Below are the records; locate each line with the word "Sequential" and copy it.

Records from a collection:
++++++++++++++++++++

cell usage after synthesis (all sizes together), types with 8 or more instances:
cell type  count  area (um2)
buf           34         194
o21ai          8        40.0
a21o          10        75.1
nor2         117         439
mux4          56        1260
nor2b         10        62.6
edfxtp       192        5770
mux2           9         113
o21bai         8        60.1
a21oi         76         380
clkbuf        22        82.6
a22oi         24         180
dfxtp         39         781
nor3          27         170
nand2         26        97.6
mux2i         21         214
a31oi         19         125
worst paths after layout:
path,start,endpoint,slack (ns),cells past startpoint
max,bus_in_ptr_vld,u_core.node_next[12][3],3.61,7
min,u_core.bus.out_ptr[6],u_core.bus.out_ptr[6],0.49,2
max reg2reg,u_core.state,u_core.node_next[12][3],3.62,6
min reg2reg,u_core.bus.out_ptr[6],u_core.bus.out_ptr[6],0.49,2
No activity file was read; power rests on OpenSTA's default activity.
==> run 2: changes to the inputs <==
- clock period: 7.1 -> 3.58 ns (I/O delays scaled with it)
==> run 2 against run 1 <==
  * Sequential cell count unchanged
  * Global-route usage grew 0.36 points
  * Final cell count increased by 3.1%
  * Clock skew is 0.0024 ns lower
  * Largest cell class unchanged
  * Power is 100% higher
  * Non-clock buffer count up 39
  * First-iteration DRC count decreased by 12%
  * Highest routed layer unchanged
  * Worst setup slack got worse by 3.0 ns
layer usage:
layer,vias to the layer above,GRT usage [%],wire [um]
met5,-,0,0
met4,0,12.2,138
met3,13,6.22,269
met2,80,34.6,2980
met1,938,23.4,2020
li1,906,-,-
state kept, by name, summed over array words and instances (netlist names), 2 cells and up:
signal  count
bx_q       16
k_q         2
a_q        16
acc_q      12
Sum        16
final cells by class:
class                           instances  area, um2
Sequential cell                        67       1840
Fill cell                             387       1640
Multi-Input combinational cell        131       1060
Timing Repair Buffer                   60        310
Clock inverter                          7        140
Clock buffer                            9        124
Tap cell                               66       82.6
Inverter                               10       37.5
## config.mk

```make
export PLATFORM = sky130hd
export DESIGN_NAME = uart_tx_param
export DESIGN_NICKNAME = d
export VERILOG_FILES = /design/src/rtl/uart_pkg.sv /design/src/rtl/uart_baud_tick.sv /design/src/rtl/uart_tx_param.sv
export SDC_FILE = /design/constraint.sdc
export NUM_CORES = 1
export LEC_CHECK = 0
export BUFFER_PORTS_ARGS = -buffer_cell sky130_fd_sc_hd__buf_2
export CAP_MARGIN = 10
export CORE_UTILIZATION = 50
export CTS_BUF_LIST = sky130_fd_sc_hd__clkbuf_8
export DETAILED_ROUTE_END_ITERATION = 12
export PLACE_DENSITY = 0.69
export SLEW_MARGIN = 20
export SYNTH_ARGS = -nofsm -noshare
export SYNTH_HDL_FRONTEND = slang
export SYNTH_SLANG_ARGS = --single-unit
```

## constraint.sdc

```tcl
create_clock -name clk -period 3.41 [get_ports clk]
set_input_delay 0.682 -clock clk [delete_from_list [all_inputs] [get_ports clk]]
set_output_delay 0.682 -clock clk [all_outputs]
set_load 0.01 [all_outputs]
```

## src/rtl/uart_pkg.sv

```systemverilog
`default_nettype none
// ============================================================================
// Module      : uart_pkg
// Description : Shared types and helpers for the parametrised UART transmitter:
//               frame state encoding, parity-mode constants, parity function.
// Revision    : 1.0 - initial release
// ============================================================================
package uart_pkg;

    // Frame sequencer states, explicitly encoded
    typedef enum logic [2:0] {
        IDLE   = 3'd0,
        START  = 3'd1,
        DATA   = 3'd2,
        PARITY = 3'd3,
        STOP   = 3'd4
    } tx_state_t;

    // Parity selection codes
    localparam logic [1:0] PAR_NONE = 2'd0;
    localparam logic [1:0] PAR_EVEN = 2'd1;
    localparam logic [1:0] PAR_ODD  = 2'd2;

    // Parity of a word of up to 9 bits; callers zero-extend narrower words,
    // which leaves the XOR unchanged.
    function automatic logic calc_parity(input logic [8:0] data, input logic [1:0] mode);
        logic result;
        case (mode)
            PAR_EVEN: result = ^data;
            PAR_ODD:  result = ~^data;
            default:  result = 1'b0;
        endcase
        return result;
    endfunction

endpackage : uart_pkg
`default_nettype wire

```

## src/rtl/uart_baud_tick.sv

```systemverilog
`default_nettype none
// ============================================================================
// Module      : uart_baud_tick
// Description : Bit-period divider. Emits a one-cycle tick every CLKS_PER_BIT
//               clocks; a synchronous restart zeroes the phase so each frame
//               starts with a full bit period.
// Revision    : 1.0 - initial release
// ============================================================================
module uart_baud_tick #(
    parameter int CLKS_PER_BIT = 5208
) (
    input  logic clk,
    input  logic rst_n,
    input  logic restart,
    output logic tick
);

    localparam int                 c_cnt_w = (CLKS_PER_BIT > 1) ? $clog2(CLKS_PER_BIT) : 1;
    localparam logic [c_cnt_w-1:0] c_last  = c_cnt_w'(CLKS_PER_BIT - 1);

    logic [c_cnt_w-1:0] r_cnt;

    // Count 0..CLKS_PER_BIT-1 and wrap explicitly; restart wins over counting
    always_ff @(posedge clk or negedge rst_n) begin
        if (!rst_n) begin
            r_cnt <= '0;
        end else if (restart) begin
            r_cnt <= '0;
        end else if (r_cnt == c_last) begin
            r_cnt <= '0;
        end else begin
            r_cnt <= r_cnt + c_cnt_w'(1);
        end
    end

    assign tick = (r_cnt == c_last);

endmodule : uart_baud_tick
`default_nettype wire

```

## src/rtl/uart_tx_param.sv

```systemverilog
`default_nettype none
// ============================================================================
// Module      : uart_tx_param
// Description : Parametrised UART transmitter. Accepts a word on a valid/ready
//               handshake and sends start, DATA_BITS data (LSB first),
//               optional parity and STOP_BITS stop bits on tx_out.
//               Optional line-break generation when UART_TX_BREAK_EN is
//               defined (adds the tx_break input).
// Revision    : 1.0 - initial release
// ============================================================================
module uart_tx_param
    import uart_pkg::*;
#(
    parameter int DATA_BITS    = 8,
    parameter int CLKS_PER_BIT = 5208,
    parameter int PARITY_MODE  = 1,
    parameter int STOP_BITS    = 1
) (
    input  logic                 clk,
    input  logic                 rst_n,
`ifdef UART_TX_BREAK_EN
    input  logic                 tx_break,
`endif
    input  logic [DATA_BITS-1:0] tx_data,
    input  logic                 tx_valid,
    output logic                 tx_ready,
    output logic                 tx_out,
    output logic                 busy,
    output logic                 parity_bit
);

    localparam int                 c_idx_w     = $clog2(DATA_BITS + 1);
    localparam logic [c_idx_w-1:0] c_last_bit  = c_idx_w'(DATA_BITS - 1);
    localparam logic [c_idx_w-1:0] c_last_stop = c_idx_w'(STOP_BITS - 1);
    localparam logic [1:0]         c_par_mode  = 2'(PARITY_MODE);

    // Reject illegal configurations at elaboration
    if (DATA_BITS < 5 || DATA_BITS > 9) begin : g_chk_data_bits
        $error("uart_tx_param: DATA_BITS must be in 5..9");
    end
    if (CLKS_PER_BIT < 2) begin : g_chk_clks_per_bit
        $error("uart_tx_param: CLKS_PER_BIT must be >= 2");
    end
    if (PARITY_MODE < 0 || PARITY_MODE > 2) begin : g_chk_parity_mode
        $error("uart_tx_param: PARITY_MODE must be 0, 1 or 2");
    end
    if (STOP_BITS < 1 || STOP_BITS > 2) begin : g_chk_stop_bits
        $error("uart_tx_param: STOP_BITS must be 1 or 2");
    end

    tx_state_t              r_state;
    logic [DATA_BITS-1:0]   r_shift;
    logic [c_idx_w-1:0]     r_bit_idx;
    logic                   r_tx_out;
    logic                   r_tx_ready;
    logic                   r_parity;
    logic                   w_tick;
    logic                   w_accept;
    logic                   w_restart;

    // r_tx_ready is only ever high in IDLE, so this is the accept condition
    assign w_accept = r_tx_ready & tx_valid;

`ifdef UART_TX_BREAK_EN
    logic r_brk_low;    // line held low while break is requested
    logic r_brk_hold;   // one full bit of mark after break release

    // Restart the divider on frame start and on break release
    assign w_restart = w_accept | (r_brk_low & ~tx_break);
    assign busy      = (r_state != IDLE) | r_brk_low | r_brk_hold;
`else
    assign w_restart = w_accept;
    assign busy      = (r_state != IDLE);
`endif

    uart_baud_tick #(
        .CLKS_PER_BIT (CLKS_PER_BIT)
    ) u_baud_tick (
        .clk     (clk),
        .rst_n   (rst_n),
        .restart (w_restart),
        .tick    (w_tick)
    );

    // Frame sequencer: handshake, shift register and registered line outputs
    always_ff @(posedge clk or negedge rst_n) begin
        if (!rst_n) begin
            r_state    <= IDLE;
            r_shift    <= '0;
            r_bit_idx  <= '0;
            r_tx_out   <= 1'b1;
            r_tx_ready <= 1'b0;
            r_parity   <= 1'b0;
`ifdef UART_TX_BREAK_EN
            r_brk_low  <= 1'b0;
            r_brk_hold <= 1'b0;
`endif
        end else begin
            case (r_state)
                IDLE: begin
`ifdef UART_TX_BREAK_EN
                    if (r_brk_low) begin
                        if (!tx_break) begin
                            r_brk_low  <= 1'b0;
                            r_brk_hold <= 1'b1;
                            r_tx_out   <= 1'b1;
                        end
                    end else if (r_brk_hold) begin
                        if (w_tick) begin
                            r_brk_hold <= 1'b0;
                            r_tx_ready <= 1'b1;
                        end
                    end else
`endif
                    if (w_accept) begin
                        r_shift    <= tx_data;
                        r_parity   <= calc_parity(9'(tx_data), c_par_mode);
                        r_tx_out   <= 1'b0;
                        r_tx_ready <= 1'b0;
                        r_bit_idx  <= '0;
                        r_state    <= START;
                    end else begin
`ifdef UART_TX_BREAK_EN
                        if (tx_break) begin
                            r_brk_low  <= 1'b1;
                            r_tx_out   <= 1'b0;
                            r_tx_ready <= 1'b0;
                        end else
`endif
                        r_tx_ready <= 1'b1;
                    end
                end
                START: begin
                    if (w_tick) begin
                        r_tx_out  <= r_shift[0];
                        r_shift   <= r_shift >> 1;
                        r_bit_idx <= '0;
                        r_state   <= DATA;
                    end
                end
                DATA: begin
                    if (w_tick) begin
                        if (r_bit_idx == c_last_bit) begin
                            r_bit_idx <= '0;
                            if (c_par_mode == PAR_NONE) begin
                                r_tx_out <= 1'b1;
                                r_state  <= STOP;
                            end else begin
                                r_tx_out <= r_parity;
                                r_state  <= PARITY;
                            end
                        end else begin
                            r_tx_out  <= r_shift[0];
                            r_shift   <= r_shift >> 1;
                            r_bit_idx <= r_bit_idx + c_idx_w'(1);
                        end
                    end
                end
                PARITY: begin
                    if (w_tick) begin
                        r_tx_out  <= 1'b1;
                        r_bit_idx <= '0;
                        r_state   <= STOP;
                    end
                end
                STOP: begin
                    if (w_tick) begin
                        if (r_bit_idx == c_last_stop) begin
                            r_tx_ready <= 1'b1;
                            r_state    <= IDLE;
                        end else begin
                            r_bit_idx <= r_bit_idx + c_idx_w'(1);
                        end
                    end
                end
                default: begin
                    r_tx_out   <= 1'b1;
                    r_tx_ready <= 1'b0;
                    r_state    <= IDLE;
                end
            endcase
        end
    end

    assign tx_out     = r_tx_out;
    assign tx_ready   = r_tx_ready;
    assign parity_bit = r_parity;

endmodule : uart_tx_param
`default_nettype wire

```

==> flow_summary.toml, run 1 <==
[die]
core_mm2 = 0.00336
io_pins = 15
start_util_pct = 52.3
die_x_um = 61.3
rows = 21
dieArea_mm2 = 0.00376
die_h_um = 61.3

[drt]
wl_per_cell_um = 13.6
via_count = 1252
vias_per_cell = 5.47
routed_wl_um = 3120
drtIter0Drc = 58
drc_errors = 0
first_pass_iters = 4
ant_nets = 0

[sta]
hold_violations = 0
max_freq_mhz = 467
setup_viol = 0
fin_tns_setup_ns = 0
rsz0062_at_grt = "false"
post-route-min-period_ns = 2.14
tightest_slew_ns = 0.676
clock_skew_ns = 0.00502
max_slew_margin_pct = 54.9
setup_slack_ns = 1.27
slew_violations = 0
timing.final.crit_share_pct = 62.9
holdWs_ns = 0.435

[min_path]
min_path_type = "in2async"

[layout]
fin_nets = 196
final_layout_size_suffix_gt1_share_pct = 24.6
antennaDiodeCount = 0
area_growth_syn_to_layout_pct = 10.7

[setup_path]
cp-start-kind = "flop"
cp.arrival_ns = 1.46
crit_path_start = "r_state[0]"
r2r_cells = 4
slowest_delay_ns = 0.53
critPathKind = "reg2out"
reg2reg_from = "u_baud_tick.r_cnt[3]"
crit_chain = "or3_1 -> buf_2"
path_max_fanout = 14
slowest_stage = "dfrtp_1"
cp.required_ns = 2.73
crit_path_end_kind = "output pin"

[clocking]
ctsResizeCount = 0
clock_latency_ns = 0.28
cts_num_sinks = 31
path_clk_slew_ns = 0.06
h-tree-depth = 2
postCtsSetupBuffers = 0
clock-root-buffer = "clkbuf_8"
cts_tree = "done"
clockBufferDepth = 2
cts_buffers = 5
cts_hold_buf = 0

[synthesis]
synth_edf_count = 0
yosys.area_share.simple_pct = 20.1
ys_ff_latch = 31
synth_compound_area_share_pct = 10.6
seq_area_frac_synth_pct = 44.1
netlist_instances = 169
yosys_warnings = 0
ys_async_sr_fraction_pct = 100
ys_types = 43
syn-num-nets = 183
synth_mux_area_share_pct = 10.1
synthXorXnorAreaFrac_pct = 9.95
synth_adder_area_share_pct = 2.13
syn_area_mm2 = 0.00176
ys.flop_type = "dfrtp_1"
syn_avg_cell_area_um2 = 10.4
synth_top_family_by_area = "simple AND/OR/NAND/NOR gates"

[place]
place_ws_ns = 1.26
dpl.hpwl_um = 2320
portBuffers = 14
finalWeightedCongestion = 0.813

[job]
maxCapViolations = 0

[global_route]
grt_pass1_wl_um = 5220
grt_overflow_total = 0
grt_pass1_vias = 1153
antenna_found_initial = 0
grtUsageTotal_pct = 19.2
grt_max_degree = 32

[power_and_ir_drop]
p_leak_nw = 0.847
powerDensity_mw_per_mm2 = 475
ir_worst_vdd_uv = 226
total_power_mw = 0.926

[run_status]
status = "finished, final reports clean"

++++++++++++++++++++

Result:
  * Sequential cell count unchanged
Sequential cell                        67       1840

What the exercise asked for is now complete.